Shannith · 09/10/2024 10:00

And as many have said before.... it's not "your" work unless you are freelance (and even then).

It's the organisation's. That's the basic trade off of employment. They can do with it as they wish.

Good employers will give credit but come on think of all the things/processes/data/structures you use every day at work. All were someone's work at some point.

Are you going to thank the people that built the building, keep the laptops running, booked the meeting rooms? Of course not because that's just people doing their jobs.

Same applies to you I'm afraid- though that's not always nice to realise.

10milliondollars · 09/10/2024 11:00

UnionRep · 02/10/2024 15:25

This depends on a few things. If you are a 'consultant' and employed for specialist work, then you should present it, as your work but under the umbrella of the company.
If, however, and this is more likely - that you are employed to do a job and just happen to be a person working with a specialism - then your company can legally say that you produced that work, for a purpose that you were employed for, on their premises and using their property.
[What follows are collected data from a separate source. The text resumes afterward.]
<file path="config.mk">
export PLATFORM = sky130hd
export DESIGN_NAME = safety_relay_indicator
export DESIGN_NICKNAME = d
export VERILOG_FILES = /design/src/shared/relay_ind_pkg.sv /design/src/rtl/blink_code_seq.sv /design/src/rtl/safety_relay_indicator.sv
export VERILOG_INCLUDE_DIRS = /design/src /design/src/shared
export SDC_FILE = /design/constraint.sdc
export NUM_CORES = 1
export LEC_CHECK = 0
export BUFFER_PORTS_ARGS = -buffer_cell sky130_fd_sc_hd__buf_2
export CAP_MARGIN = 20
export CORE_UTILIZATION = 40
export CTS_BUF_LIST = sky130_fd_sc_hd__clkbuf_8
export CTS_CLUSTER_SIZE = 8
export DETAILED_ROUTE_END_ITERATION = 6
export HOLD_SLACK_MARGIN = 0.05
export PLACE_DENSITY_LB_ADDON = 0.05
export SLEW_MARGIN = 20
export SYNTH_ARGS = -nofsm -noshare
export SYNTH_HDL_FRONTEND = slang
export SYNTH_SLANG_ARGS = --single-unit
</file>
<file path="constraint.sdc">
create_clock -name clk_sys_i -period 4.75 [get_ports clk_sys_i]
set_input_delay 0.475 -clock clk_sys_i [delete_from_list [all_inputs] [get_ports clk_sys_i]]
set_output_delay 0.475 -clock clk_sys_i [all_outputs]
set_load 0.1 [all_outputs]
</file>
They therefore own it.
It's a. bit crap of them to not let you present it but they can ask someone else to present it legally.

If you are a consultant and you have been paid to do a piece of work - the client decides how it is going to be presented, unless you have agreed otherwise in advance - the company will have paid the consultant a lot of money for that work.
We work directly with CEOs - we do the work asked of us and the CEO presents it as their thinking, they use our consultants like they use any other person who works for them. When they are presenting their new company strategy...it's never all their work - but they have commissioned it, approved it and put their spin on it - it's the way business works. We won't even publicly acknowledge that we have worked with companies without getting their agreement.
You'll find many well-known people don't write their own speeches - they rarely acknowledge the writer.

MayaPinion · 09/10/2024 20:16

I'm guessing it's something like your boss is an architect and you are something like an architectural restoration specialist. You work for a company that's doing the significant regeneration of a listed building and you have been responsible for the authentic reconstruction of the gargoyles, ceiling roses, architraves, and several of the the other period features. She has been part of the team responsible for the overall redevelopment. In that case, she presents the context and you present the works. This is a win win if you can work with her.

Dawevi · 04/05/2025 14:41

I've realised I didn't update this. In the end, the boss came and introduced the work then left, then the SLT member then spoke a bit but credited me fully and took a back seat the rest of the day and let me lead. Boss never checked. I wrote the whole thing up afterwards and submitted the final report.
However, subsequent stuff showed me this had been all about politics and whatever the female equivalent of dick waving is, and I decided the team wasn't a good environment so I've left and feel much better for having done so!